TASK: Your task is to quote the records from their first line through the line containing "Source: an optimization", with nothing added or left out.
········
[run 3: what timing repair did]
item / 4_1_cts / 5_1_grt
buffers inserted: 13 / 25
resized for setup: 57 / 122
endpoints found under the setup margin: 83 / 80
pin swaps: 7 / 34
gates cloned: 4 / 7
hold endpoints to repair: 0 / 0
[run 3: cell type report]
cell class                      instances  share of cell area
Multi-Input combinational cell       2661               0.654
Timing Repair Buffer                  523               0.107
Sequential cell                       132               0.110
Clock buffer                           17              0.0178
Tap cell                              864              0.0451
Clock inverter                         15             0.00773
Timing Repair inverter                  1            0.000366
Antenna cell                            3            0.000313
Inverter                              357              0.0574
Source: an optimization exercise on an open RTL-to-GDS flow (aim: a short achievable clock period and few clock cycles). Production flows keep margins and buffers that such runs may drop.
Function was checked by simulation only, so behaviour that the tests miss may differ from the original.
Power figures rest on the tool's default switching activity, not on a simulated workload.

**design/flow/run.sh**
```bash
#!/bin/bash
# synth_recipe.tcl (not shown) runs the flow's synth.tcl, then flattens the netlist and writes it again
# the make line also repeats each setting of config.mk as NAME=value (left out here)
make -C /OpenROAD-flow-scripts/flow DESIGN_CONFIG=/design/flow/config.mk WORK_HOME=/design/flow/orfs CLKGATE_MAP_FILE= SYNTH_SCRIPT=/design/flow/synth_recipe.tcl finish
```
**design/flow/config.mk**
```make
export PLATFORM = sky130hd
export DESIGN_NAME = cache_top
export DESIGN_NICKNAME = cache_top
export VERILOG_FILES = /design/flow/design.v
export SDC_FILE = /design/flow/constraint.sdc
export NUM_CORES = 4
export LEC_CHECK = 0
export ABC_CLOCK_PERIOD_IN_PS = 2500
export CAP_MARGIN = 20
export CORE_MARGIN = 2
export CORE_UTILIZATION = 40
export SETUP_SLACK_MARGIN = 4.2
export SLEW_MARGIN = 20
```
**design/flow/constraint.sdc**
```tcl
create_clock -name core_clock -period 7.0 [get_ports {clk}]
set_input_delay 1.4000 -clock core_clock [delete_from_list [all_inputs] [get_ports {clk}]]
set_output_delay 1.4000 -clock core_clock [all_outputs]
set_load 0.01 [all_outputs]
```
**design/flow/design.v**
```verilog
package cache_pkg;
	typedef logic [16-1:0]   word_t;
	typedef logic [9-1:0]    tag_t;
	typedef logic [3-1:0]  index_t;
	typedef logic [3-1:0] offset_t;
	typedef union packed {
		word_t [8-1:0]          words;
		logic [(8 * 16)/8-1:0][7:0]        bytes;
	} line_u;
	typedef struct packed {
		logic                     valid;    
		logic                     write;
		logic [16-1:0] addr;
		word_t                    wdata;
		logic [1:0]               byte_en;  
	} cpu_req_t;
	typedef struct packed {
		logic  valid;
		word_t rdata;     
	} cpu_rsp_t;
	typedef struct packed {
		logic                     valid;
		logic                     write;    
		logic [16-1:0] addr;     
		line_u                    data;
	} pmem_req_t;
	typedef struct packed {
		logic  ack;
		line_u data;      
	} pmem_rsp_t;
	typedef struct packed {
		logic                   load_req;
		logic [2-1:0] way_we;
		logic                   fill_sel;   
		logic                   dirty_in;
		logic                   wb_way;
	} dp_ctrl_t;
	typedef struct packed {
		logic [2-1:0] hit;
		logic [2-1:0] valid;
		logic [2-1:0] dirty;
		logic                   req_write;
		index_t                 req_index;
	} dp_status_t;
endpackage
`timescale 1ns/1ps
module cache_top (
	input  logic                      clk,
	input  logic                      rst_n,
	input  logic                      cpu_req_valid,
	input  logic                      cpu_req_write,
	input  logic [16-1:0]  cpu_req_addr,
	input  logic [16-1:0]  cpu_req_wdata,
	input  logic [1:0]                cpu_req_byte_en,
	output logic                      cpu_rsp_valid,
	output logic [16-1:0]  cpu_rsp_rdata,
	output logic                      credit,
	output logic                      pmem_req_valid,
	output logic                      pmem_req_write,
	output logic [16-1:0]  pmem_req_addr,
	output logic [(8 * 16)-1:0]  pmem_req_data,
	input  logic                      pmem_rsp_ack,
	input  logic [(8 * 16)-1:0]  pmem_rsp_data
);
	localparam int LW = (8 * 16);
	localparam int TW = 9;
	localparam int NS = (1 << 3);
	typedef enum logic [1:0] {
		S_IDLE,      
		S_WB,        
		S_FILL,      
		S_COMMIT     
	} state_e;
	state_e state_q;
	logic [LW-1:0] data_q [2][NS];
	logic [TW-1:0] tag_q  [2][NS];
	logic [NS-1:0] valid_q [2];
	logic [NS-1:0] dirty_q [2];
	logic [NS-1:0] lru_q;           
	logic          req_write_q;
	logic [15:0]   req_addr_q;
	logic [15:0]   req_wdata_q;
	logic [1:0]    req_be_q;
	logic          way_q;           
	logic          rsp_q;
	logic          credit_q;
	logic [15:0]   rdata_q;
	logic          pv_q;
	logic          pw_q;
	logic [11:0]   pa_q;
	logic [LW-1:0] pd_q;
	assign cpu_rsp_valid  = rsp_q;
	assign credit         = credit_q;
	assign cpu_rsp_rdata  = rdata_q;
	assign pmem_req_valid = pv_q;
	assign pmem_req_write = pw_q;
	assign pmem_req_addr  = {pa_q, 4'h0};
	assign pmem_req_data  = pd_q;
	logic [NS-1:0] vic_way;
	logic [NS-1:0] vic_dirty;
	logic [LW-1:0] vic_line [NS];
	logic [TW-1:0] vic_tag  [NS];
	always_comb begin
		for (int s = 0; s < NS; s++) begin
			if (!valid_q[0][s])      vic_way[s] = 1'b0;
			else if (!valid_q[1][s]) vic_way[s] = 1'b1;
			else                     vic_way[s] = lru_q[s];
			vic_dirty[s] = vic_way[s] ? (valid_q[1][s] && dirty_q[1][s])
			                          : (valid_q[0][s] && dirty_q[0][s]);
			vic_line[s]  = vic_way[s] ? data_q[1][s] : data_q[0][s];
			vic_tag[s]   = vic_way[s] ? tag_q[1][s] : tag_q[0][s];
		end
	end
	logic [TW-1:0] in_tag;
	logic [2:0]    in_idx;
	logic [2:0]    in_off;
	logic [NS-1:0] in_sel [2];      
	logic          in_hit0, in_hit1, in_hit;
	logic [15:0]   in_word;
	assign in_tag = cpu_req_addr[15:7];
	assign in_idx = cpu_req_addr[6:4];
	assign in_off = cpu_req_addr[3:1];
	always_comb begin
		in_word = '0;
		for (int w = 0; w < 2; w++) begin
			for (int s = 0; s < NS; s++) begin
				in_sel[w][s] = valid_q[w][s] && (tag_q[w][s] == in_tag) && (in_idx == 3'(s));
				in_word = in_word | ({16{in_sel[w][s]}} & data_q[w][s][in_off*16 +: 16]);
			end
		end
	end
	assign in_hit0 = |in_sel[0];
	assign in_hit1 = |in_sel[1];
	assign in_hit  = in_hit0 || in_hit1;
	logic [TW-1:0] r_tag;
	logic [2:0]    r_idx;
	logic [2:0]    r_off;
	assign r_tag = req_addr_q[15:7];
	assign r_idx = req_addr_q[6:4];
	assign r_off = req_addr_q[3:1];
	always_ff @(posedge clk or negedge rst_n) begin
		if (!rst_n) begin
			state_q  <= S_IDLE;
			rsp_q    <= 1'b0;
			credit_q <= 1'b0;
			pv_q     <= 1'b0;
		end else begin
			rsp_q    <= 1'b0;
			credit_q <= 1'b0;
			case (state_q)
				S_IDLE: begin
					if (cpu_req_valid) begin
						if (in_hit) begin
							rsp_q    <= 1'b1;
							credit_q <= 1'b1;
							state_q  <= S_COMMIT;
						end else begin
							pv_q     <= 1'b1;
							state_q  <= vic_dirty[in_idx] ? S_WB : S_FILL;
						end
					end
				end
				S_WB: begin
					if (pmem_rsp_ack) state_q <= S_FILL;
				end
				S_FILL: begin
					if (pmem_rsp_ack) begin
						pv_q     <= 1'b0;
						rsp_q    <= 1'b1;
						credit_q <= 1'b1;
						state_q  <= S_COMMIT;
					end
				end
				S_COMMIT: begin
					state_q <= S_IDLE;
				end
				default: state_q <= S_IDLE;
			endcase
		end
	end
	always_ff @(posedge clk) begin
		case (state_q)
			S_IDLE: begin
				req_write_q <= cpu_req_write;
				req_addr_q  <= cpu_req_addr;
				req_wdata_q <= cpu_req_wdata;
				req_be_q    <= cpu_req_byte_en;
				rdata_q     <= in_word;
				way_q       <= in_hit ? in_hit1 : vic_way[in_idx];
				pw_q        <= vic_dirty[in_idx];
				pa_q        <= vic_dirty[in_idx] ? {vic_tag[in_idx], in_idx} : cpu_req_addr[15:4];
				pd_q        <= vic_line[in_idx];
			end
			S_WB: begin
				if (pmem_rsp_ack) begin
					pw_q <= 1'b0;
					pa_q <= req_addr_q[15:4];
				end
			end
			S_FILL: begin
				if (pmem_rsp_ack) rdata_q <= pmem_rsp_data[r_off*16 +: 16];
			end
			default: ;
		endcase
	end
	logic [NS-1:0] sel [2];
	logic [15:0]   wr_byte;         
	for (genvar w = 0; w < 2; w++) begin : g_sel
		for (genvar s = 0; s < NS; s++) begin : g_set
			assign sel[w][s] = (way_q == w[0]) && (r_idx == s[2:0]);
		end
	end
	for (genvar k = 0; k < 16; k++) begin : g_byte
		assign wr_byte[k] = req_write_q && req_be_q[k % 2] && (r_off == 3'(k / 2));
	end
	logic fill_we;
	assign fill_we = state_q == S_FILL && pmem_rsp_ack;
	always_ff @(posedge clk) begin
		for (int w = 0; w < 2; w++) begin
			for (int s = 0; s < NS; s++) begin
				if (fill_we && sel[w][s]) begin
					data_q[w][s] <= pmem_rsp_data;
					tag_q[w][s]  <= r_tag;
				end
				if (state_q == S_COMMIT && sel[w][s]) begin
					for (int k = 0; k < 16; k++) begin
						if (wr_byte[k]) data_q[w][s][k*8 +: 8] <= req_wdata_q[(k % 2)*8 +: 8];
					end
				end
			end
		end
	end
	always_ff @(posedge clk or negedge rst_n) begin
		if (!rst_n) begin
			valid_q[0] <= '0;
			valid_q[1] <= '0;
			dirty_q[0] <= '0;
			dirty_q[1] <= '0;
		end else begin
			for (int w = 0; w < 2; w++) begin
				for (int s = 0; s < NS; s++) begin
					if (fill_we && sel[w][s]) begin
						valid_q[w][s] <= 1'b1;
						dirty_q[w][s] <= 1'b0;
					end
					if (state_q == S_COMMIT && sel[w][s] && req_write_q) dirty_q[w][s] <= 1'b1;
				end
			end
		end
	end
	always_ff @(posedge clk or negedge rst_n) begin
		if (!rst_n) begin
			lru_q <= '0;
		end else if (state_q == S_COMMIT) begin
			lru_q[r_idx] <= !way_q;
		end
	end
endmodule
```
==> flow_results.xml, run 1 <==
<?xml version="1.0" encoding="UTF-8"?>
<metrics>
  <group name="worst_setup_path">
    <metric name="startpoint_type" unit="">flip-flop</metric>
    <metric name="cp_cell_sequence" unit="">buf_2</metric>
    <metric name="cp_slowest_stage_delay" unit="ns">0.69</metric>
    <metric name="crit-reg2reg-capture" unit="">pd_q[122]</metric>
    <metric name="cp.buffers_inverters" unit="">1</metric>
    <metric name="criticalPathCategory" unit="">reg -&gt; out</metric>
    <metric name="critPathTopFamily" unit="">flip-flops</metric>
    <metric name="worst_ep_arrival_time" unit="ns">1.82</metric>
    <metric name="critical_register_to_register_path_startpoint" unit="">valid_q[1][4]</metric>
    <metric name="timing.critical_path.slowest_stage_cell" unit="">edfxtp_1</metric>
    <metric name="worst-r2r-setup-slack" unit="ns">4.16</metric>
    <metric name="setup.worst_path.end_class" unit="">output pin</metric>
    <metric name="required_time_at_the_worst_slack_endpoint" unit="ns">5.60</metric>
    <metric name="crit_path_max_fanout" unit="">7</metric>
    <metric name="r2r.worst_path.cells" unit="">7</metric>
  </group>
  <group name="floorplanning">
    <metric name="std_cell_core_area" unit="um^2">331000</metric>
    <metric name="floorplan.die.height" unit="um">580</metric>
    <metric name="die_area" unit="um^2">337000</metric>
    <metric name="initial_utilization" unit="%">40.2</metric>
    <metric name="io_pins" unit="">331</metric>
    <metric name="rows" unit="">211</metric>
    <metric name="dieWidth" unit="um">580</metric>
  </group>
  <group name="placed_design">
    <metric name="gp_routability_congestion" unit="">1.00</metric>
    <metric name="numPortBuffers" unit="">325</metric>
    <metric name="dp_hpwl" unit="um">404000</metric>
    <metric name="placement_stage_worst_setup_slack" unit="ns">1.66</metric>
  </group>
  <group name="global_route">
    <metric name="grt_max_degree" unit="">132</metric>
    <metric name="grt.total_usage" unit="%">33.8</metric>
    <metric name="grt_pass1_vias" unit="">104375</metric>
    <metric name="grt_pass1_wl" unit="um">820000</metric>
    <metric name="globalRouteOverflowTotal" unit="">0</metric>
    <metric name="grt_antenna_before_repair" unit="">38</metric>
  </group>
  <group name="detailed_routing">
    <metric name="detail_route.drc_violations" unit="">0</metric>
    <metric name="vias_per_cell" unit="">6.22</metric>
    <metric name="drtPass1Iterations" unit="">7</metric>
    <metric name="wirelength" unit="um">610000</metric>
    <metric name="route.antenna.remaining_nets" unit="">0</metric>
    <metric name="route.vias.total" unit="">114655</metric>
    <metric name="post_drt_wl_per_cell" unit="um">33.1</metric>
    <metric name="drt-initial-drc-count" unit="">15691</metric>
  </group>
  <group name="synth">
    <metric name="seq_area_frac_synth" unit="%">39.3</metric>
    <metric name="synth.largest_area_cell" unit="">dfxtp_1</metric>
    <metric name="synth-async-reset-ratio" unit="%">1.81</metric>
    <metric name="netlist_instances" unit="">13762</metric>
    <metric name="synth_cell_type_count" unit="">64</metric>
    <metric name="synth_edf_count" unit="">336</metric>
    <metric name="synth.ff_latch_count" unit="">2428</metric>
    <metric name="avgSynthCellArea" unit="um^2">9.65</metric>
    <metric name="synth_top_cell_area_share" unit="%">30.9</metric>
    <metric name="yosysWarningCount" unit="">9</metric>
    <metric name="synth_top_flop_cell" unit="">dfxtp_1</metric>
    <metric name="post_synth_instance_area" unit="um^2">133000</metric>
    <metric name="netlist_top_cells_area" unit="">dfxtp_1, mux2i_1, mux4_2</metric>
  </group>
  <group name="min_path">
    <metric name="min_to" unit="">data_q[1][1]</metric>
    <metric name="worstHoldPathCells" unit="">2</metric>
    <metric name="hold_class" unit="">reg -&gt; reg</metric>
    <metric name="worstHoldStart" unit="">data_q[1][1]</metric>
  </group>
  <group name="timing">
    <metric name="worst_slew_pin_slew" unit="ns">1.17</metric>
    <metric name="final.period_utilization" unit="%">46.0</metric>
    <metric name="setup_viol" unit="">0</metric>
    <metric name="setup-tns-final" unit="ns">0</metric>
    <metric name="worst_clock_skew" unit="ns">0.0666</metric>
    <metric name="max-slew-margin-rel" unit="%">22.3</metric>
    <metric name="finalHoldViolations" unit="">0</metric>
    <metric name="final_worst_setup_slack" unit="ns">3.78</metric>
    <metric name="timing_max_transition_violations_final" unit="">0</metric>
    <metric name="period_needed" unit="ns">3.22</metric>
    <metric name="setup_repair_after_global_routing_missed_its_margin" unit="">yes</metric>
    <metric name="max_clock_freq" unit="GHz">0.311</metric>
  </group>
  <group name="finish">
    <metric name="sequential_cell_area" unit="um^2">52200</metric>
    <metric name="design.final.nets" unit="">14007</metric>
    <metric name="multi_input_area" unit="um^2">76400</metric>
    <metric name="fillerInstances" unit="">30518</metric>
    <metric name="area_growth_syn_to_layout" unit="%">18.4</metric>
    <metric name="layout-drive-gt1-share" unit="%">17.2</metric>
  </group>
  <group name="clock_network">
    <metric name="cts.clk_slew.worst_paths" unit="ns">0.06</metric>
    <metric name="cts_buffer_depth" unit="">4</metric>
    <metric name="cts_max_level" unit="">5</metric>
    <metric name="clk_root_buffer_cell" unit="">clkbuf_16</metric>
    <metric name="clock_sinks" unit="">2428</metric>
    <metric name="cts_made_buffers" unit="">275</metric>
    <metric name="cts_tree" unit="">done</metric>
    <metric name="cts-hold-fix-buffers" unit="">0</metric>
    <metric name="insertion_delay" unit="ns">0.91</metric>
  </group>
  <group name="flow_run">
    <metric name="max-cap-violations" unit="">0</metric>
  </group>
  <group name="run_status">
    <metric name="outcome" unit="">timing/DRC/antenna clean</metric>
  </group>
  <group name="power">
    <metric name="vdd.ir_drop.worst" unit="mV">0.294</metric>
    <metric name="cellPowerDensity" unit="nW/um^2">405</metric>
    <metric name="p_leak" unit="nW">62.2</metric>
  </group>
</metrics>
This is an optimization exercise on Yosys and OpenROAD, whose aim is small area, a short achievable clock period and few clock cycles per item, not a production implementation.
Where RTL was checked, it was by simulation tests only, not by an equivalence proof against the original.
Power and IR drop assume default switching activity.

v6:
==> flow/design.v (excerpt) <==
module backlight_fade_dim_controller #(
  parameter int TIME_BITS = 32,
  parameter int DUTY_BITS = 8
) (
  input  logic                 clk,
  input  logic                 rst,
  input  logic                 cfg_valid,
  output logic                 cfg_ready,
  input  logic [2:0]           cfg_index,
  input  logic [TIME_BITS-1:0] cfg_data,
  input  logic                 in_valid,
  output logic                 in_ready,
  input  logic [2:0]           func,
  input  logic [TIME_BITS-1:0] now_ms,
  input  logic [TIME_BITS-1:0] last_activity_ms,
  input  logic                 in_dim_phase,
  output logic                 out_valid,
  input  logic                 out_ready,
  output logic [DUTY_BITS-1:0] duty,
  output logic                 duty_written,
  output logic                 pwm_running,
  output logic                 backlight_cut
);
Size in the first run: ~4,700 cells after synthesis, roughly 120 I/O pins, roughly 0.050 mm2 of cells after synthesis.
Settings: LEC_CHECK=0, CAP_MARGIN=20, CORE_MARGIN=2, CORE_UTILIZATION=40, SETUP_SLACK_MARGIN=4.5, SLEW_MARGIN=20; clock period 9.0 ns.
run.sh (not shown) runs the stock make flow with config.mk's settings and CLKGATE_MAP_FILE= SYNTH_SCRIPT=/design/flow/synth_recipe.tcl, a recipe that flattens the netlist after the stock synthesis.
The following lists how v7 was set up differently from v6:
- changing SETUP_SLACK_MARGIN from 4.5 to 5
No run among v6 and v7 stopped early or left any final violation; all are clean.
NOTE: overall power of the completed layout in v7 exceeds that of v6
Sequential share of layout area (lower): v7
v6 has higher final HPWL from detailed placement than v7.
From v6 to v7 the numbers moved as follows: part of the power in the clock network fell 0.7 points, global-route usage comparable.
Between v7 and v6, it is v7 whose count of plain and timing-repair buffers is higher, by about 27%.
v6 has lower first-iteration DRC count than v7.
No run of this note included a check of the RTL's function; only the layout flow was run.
········
PROBLEM SOLUTION:
[run 3: what timing repair did]
item / 4_1_cts / 5_1_grt
buffers inserted: 13 / 25
resized for setup: 57 / 122
endpoints found under the setup margin: 83 / 80
pin swaps: 7 / 34
gates cloned: 4 / 7
hold endpoints to repair: 0 / 0
[run 3: cell type report]
cell class                      instances  share of cell area
Multi-Input combinational cell       2661               0.654
Timing Repair Buffer                  523               0.107
Sequential cell                       132               0.110
Clock buffer                           17              0.0178
Tap cell                              864              0.0451
Clock inverter                         15             0.00773
Timing Repair inverter                  1            0.000366
Antenna cell                            3            0.000313
Inverter                              357              0.0574
Source: an optimization exercise on an open RTL-to-GDS flow (aim: a short achievable clock period and few clock cycles). Production flows keep margins and buffers that such runs may drop.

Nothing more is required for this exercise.